■ **Exercise goal**
Report how many lines of these entries hold the string "invs"; reply with the number alone.

(Dataset entries)
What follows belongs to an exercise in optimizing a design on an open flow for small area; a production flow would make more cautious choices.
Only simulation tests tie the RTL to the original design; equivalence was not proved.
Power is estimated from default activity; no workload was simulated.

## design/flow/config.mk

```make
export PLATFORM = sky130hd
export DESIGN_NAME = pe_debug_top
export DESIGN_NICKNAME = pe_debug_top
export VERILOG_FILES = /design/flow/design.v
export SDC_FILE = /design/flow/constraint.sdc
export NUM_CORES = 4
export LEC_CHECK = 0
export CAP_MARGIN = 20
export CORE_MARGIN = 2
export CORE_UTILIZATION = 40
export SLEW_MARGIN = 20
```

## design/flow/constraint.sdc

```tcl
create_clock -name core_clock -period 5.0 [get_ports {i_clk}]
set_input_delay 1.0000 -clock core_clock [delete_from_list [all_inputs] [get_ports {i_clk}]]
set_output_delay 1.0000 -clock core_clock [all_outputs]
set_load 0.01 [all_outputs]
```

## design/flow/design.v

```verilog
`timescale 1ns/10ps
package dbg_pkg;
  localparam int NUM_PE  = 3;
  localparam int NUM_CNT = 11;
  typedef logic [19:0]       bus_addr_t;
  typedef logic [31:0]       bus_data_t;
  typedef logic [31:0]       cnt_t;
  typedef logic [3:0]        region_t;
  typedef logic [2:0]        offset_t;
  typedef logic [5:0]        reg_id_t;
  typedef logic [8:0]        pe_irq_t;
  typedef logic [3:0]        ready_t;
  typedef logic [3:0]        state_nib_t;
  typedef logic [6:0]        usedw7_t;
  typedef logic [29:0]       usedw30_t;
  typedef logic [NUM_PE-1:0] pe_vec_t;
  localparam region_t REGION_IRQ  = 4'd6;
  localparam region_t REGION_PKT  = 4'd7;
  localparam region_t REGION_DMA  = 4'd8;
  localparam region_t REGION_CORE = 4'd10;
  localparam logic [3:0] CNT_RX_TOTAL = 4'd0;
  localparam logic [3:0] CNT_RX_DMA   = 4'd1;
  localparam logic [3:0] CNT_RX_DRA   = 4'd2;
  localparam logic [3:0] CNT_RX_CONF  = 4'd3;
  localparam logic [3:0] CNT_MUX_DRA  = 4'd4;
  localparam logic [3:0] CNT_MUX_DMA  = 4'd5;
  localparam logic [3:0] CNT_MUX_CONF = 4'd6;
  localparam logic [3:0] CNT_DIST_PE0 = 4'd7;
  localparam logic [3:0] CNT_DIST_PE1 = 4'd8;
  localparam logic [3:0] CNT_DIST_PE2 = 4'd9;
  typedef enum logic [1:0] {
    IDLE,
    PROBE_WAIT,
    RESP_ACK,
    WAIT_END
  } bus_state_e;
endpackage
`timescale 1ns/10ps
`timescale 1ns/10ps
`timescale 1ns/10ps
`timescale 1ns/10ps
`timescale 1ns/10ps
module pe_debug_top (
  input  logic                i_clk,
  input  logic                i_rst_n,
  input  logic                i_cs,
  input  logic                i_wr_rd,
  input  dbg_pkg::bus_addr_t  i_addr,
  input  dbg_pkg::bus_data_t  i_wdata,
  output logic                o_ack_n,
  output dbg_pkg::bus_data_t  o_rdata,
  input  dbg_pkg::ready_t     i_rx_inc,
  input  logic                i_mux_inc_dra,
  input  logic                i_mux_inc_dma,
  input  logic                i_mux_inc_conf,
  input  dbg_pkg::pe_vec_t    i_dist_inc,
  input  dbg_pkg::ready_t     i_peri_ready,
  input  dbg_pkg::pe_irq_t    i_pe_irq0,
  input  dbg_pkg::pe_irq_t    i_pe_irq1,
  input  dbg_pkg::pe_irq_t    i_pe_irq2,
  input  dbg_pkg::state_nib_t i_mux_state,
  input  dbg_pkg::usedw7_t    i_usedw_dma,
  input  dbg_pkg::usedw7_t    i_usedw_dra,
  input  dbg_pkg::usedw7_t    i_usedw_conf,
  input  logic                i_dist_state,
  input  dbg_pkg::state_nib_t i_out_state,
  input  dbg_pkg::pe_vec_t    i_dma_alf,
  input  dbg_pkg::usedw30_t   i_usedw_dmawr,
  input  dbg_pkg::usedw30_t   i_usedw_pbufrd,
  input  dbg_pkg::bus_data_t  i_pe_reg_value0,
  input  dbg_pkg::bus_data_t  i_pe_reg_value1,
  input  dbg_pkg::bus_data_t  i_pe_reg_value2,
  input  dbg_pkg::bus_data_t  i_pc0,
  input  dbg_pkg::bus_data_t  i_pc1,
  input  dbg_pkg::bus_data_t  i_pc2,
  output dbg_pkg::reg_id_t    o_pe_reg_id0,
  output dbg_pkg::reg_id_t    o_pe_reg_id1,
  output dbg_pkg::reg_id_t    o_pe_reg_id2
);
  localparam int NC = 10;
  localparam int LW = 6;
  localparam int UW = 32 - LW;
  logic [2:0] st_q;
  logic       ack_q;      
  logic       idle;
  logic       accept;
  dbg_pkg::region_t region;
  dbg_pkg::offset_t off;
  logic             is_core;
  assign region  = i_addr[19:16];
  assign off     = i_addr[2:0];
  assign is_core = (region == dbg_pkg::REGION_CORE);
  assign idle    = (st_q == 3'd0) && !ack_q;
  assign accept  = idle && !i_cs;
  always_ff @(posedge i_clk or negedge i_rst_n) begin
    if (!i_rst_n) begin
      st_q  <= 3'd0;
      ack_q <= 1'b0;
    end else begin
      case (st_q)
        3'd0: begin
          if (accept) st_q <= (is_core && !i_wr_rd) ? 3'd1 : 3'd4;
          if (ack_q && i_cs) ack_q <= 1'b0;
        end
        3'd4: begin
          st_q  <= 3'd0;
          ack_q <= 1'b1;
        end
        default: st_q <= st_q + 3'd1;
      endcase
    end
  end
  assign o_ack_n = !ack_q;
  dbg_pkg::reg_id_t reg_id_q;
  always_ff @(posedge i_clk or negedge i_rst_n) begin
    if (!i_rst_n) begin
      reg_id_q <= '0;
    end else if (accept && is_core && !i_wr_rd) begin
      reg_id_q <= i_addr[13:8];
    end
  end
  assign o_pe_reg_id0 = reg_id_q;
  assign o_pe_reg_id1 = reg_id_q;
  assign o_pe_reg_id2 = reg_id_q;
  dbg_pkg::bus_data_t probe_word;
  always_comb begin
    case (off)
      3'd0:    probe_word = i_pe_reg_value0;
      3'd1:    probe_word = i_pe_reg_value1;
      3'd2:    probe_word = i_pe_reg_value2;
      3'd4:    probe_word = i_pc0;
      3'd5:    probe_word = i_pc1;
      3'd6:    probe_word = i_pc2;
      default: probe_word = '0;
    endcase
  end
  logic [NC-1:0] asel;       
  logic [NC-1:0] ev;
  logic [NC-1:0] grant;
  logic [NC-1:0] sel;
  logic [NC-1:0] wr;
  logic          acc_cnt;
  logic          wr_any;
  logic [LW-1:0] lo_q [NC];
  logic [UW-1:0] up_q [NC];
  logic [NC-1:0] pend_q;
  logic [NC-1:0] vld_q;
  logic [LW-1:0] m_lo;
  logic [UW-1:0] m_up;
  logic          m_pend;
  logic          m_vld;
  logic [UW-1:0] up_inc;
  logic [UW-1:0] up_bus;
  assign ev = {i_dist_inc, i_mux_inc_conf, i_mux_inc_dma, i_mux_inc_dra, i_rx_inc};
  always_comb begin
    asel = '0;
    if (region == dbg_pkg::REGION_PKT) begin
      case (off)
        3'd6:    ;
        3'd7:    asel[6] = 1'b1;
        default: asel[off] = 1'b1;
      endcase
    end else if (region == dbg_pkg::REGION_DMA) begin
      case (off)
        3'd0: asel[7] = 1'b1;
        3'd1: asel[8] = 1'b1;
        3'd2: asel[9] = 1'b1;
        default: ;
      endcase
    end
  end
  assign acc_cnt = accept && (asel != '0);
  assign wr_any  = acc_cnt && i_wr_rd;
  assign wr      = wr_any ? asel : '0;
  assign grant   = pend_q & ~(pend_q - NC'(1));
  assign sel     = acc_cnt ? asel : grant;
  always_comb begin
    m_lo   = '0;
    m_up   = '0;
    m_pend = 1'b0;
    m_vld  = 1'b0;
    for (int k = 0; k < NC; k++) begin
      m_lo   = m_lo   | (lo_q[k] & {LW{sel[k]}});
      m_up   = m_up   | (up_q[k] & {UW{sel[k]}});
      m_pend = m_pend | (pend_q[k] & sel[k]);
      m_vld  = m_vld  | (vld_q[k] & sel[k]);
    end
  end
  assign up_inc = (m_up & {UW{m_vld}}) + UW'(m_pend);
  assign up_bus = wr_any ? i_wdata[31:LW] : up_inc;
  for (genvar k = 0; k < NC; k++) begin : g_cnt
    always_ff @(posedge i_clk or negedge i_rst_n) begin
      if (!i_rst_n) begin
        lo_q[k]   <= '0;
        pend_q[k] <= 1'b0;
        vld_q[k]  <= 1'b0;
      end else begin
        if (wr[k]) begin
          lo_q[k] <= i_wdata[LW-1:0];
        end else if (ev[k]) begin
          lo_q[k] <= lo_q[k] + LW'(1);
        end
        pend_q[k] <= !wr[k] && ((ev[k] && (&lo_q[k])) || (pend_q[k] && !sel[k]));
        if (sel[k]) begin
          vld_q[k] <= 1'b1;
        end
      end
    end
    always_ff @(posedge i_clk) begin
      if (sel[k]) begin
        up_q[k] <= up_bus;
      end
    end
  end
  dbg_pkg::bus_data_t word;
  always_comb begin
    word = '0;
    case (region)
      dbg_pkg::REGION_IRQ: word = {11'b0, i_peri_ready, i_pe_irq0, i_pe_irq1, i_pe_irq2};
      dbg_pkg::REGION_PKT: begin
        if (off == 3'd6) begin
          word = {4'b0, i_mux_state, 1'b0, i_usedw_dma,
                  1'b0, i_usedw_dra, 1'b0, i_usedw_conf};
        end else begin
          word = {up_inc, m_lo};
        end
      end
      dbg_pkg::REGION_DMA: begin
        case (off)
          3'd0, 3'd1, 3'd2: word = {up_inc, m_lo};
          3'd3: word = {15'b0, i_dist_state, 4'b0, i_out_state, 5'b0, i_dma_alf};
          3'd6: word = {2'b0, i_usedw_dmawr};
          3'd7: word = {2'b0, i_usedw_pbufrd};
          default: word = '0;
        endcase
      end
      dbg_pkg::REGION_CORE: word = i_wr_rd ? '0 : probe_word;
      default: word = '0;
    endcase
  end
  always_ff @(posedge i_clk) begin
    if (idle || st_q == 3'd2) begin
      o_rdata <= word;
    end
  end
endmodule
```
---
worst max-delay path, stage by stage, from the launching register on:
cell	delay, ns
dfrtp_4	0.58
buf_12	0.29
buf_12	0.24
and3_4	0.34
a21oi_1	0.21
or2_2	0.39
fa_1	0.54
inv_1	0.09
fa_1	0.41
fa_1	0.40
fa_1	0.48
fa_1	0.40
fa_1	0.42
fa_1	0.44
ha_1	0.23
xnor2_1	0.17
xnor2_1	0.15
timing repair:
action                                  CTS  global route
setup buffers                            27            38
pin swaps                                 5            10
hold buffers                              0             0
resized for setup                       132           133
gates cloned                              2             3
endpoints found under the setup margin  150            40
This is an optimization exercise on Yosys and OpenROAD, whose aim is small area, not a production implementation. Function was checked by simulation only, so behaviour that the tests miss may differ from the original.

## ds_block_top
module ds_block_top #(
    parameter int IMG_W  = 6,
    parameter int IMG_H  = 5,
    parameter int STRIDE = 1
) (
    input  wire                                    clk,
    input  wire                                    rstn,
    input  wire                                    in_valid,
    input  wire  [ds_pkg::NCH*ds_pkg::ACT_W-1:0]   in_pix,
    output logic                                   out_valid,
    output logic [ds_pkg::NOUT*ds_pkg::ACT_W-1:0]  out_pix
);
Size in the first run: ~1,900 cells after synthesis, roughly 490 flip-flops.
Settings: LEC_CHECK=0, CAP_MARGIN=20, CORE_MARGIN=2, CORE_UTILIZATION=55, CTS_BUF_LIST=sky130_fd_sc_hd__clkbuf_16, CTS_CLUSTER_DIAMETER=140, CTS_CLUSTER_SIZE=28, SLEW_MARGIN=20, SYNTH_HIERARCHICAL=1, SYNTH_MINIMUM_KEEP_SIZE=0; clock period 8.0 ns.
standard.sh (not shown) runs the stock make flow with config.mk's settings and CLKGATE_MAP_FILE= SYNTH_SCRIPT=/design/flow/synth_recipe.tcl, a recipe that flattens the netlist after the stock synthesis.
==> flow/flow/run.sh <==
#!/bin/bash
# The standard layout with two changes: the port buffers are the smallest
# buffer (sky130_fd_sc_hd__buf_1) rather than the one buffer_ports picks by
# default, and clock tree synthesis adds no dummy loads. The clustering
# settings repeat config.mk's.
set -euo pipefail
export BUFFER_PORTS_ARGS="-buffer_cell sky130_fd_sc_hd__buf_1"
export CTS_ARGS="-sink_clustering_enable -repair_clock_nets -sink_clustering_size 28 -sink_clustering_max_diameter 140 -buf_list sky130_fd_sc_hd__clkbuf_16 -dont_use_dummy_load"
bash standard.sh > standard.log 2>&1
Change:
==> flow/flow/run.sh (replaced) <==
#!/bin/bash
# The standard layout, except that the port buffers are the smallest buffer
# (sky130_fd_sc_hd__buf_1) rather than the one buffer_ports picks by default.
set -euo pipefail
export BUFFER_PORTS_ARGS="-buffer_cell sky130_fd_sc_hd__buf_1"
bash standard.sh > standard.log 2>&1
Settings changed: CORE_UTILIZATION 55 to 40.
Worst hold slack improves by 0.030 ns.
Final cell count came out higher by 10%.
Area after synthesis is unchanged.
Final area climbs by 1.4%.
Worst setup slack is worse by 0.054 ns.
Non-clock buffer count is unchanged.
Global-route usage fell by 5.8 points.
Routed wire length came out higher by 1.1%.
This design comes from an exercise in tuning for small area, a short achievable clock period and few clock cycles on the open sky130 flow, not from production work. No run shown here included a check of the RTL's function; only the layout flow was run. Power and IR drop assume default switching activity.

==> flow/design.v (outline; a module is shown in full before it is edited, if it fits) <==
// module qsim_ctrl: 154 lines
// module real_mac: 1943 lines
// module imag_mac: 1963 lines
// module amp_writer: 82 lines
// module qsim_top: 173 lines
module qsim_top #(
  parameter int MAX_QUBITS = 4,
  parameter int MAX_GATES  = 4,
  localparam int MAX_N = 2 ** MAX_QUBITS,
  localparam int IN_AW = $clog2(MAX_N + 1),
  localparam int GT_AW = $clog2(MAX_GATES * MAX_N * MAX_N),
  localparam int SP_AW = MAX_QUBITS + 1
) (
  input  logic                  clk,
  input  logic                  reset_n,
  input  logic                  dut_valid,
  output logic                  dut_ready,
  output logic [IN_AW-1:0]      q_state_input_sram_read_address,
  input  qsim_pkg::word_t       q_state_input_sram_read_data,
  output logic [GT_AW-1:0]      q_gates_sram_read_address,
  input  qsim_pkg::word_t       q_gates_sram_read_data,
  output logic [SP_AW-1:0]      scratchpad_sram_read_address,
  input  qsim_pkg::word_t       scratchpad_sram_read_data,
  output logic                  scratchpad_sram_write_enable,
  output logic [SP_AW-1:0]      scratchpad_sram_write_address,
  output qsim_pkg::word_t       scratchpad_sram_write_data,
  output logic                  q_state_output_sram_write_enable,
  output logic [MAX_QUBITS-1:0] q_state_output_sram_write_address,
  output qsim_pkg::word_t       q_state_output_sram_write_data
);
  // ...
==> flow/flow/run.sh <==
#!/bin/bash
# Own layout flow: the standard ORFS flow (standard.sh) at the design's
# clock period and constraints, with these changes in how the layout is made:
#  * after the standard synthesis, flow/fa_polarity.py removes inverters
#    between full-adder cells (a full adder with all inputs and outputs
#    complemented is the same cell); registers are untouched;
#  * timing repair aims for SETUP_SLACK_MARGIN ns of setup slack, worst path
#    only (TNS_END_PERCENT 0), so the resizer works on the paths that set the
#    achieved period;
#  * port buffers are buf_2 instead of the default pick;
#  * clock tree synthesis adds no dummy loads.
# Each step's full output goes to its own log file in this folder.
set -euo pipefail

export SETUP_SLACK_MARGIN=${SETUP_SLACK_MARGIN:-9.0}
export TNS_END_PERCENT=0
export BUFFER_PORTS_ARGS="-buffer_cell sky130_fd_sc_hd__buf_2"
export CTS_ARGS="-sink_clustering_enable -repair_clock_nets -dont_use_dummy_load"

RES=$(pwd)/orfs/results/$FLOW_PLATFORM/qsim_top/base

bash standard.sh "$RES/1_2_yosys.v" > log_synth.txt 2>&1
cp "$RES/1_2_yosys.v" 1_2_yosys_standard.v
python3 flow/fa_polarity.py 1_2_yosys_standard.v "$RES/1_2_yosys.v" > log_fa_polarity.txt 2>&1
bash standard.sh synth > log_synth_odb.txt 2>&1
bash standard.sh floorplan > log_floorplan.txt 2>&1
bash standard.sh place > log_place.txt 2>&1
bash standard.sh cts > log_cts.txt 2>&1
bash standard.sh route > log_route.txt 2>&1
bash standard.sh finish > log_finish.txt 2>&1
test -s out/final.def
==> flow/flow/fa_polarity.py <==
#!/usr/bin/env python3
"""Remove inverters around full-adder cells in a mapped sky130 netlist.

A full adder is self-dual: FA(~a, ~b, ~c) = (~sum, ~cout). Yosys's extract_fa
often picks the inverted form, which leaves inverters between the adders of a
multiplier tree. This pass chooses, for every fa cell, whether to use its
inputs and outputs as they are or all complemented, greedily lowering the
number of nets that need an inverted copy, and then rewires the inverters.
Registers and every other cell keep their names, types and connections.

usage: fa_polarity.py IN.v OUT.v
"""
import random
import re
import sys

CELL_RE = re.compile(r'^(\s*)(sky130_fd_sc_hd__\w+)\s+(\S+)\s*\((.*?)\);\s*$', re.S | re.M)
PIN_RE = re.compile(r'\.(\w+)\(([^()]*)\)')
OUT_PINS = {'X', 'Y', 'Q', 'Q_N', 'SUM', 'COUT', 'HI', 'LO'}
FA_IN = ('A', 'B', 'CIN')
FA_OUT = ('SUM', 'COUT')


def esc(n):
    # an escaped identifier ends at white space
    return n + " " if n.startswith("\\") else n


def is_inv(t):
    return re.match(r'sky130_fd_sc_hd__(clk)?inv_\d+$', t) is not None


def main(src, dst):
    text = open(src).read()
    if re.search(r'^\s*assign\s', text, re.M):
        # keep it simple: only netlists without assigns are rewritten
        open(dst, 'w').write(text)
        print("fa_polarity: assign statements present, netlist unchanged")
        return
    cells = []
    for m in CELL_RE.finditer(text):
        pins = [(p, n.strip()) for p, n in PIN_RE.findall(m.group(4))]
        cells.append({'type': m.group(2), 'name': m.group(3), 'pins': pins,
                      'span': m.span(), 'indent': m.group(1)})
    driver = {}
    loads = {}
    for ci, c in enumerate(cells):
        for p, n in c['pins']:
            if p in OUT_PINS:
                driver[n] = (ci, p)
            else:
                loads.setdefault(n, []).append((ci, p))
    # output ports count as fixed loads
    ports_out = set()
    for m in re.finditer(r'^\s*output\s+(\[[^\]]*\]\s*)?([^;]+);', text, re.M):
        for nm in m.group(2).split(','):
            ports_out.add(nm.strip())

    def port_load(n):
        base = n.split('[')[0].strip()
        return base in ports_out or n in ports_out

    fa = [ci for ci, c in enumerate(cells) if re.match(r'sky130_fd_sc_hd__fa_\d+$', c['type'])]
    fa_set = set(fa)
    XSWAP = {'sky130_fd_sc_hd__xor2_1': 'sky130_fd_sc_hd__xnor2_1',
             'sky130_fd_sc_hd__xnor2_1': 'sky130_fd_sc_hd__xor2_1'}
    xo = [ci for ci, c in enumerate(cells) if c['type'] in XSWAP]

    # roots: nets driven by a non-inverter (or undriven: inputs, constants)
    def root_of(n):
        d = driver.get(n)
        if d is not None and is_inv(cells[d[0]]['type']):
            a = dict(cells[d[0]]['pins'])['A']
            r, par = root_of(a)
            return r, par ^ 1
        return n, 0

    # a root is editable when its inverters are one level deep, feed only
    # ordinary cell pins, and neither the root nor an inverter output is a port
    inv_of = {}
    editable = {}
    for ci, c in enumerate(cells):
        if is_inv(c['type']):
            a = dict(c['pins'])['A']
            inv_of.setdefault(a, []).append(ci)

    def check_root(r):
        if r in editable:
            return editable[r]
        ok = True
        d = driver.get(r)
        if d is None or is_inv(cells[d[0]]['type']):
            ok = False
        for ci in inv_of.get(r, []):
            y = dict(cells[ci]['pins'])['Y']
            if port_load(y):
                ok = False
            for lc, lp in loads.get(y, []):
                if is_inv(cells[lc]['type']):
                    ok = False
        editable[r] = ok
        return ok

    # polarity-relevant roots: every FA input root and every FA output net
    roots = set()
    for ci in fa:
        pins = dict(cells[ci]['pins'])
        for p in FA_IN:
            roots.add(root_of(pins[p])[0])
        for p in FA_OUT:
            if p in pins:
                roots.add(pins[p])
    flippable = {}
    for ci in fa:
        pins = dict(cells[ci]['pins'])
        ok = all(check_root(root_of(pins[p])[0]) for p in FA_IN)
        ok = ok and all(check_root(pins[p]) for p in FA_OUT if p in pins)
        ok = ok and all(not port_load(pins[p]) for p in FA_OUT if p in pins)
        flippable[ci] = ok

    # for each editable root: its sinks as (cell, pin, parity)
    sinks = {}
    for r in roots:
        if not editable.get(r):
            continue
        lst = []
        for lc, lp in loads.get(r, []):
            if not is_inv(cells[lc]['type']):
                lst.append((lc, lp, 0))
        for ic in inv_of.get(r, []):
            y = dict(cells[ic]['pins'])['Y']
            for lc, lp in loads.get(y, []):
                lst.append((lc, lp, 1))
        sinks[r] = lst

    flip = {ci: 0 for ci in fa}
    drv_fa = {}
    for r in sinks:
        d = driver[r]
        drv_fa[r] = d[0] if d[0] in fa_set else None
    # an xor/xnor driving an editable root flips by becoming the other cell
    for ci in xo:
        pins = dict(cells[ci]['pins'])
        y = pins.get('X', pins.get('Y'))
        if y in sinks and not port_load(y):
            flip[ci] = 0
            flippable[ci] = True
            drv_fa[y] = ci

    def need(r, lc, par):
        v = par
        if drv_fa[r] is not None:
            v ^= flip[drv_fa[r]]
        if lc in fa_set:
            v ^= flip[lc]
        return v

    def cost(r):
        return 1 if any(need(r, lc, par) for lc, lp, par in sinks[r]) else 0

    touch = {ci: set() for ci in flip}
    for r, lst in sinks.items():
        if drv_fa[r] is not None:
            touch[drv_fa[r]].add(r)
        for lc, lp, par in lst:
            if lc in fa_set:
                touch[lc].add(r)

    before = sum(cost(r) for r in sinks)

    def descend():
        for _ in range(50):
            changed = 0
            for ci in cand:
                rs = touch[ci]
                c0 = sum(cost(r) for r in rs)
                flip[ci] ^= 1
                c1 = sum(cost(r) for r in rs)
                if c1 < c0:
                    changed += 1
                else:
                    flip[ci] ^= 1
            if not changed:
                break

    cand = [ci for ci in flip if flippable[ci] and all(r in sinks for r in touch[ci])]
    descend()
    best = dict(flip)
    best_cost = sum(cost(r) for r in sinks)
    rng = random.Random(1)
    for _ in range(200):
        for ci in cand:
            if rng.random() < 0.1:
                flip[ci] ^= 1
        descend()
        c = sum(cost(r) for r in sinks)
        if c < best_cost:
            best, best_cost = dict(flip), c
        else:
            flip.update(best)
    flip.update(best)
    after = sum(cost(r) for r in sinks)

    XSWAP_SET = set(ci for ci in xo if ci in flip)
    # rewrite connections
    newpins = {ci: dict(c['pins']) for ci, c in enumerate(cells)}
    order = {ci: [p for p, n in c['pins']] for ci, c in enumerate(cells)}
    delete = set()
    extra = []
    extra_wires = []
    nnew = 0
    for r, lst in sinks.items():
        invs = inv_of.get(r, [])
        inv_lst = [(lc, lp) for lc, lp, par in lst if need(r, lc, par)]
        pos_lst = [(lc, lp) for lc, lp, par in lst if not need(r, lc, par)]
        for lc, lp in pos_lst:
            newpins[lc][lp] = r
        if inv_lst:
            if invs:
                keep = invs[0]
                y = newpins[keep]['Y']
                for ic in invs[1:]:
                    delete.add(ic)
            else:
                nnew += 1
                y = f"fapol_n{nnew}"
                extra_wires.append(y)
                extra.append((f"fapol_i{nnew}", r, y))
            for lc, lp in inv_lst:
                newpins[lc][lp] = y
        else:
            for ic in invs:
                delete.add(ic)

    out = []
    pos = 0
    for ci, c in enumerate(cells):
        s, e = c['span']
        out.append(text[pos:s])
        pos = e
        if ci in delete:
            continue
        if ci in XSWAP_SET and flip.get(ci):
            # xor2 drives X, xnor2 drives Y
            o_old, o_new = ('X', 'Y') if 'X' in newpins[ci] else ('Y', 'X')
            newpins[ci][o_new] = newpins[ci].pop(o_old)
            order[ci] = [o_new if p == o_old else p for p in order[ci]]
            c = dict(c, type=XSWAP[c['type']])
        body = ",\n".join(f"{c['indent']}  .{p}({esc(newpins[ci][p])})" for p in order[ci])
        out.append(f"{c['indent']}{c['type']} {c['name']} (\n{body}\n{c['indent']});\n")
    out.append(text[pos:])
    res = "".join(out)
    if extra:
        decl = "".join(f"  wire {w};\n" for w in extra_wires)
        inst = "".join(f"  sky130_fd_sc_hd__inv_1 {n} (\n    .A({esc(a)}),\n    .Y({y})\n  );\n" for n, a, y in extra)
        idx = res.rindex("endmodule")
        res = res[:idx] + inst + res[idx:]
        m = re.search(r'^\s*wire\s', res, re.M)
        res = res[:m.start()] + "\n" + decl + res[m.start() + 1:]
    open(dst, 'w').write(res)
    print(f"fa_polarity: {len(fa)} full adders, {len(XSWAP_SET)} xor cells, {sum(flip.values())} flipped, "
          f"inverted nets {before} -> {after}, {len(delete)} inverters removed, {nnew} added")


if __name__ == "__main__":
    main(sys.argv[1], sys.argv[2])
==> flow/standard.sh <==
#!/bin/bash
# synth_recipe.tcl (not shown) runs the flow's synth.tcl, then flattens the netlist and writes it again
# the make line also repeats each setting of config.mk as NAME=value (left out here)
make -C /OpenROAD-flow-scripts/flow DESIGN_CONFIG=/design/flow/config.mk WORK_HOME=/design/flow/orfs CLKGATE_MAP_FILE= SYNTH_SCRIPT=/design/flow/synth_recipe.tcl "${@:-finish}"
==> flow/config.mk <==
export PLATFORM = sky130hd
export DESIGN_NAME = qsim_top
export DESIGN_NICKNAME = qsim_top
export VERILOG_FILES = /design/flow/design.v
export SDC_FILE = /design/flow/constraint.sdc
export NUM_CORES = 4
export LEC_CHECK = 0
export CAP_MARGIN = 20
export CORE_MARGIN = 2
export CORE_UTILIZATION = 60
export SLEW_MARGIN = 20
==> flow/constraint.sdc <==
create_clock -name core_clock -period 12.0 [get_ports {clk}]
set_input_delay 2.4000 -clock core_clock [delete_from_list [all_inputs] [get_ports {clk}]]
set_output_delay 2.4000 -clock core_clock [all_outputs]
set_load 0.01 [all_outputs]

■ **Completed task**
5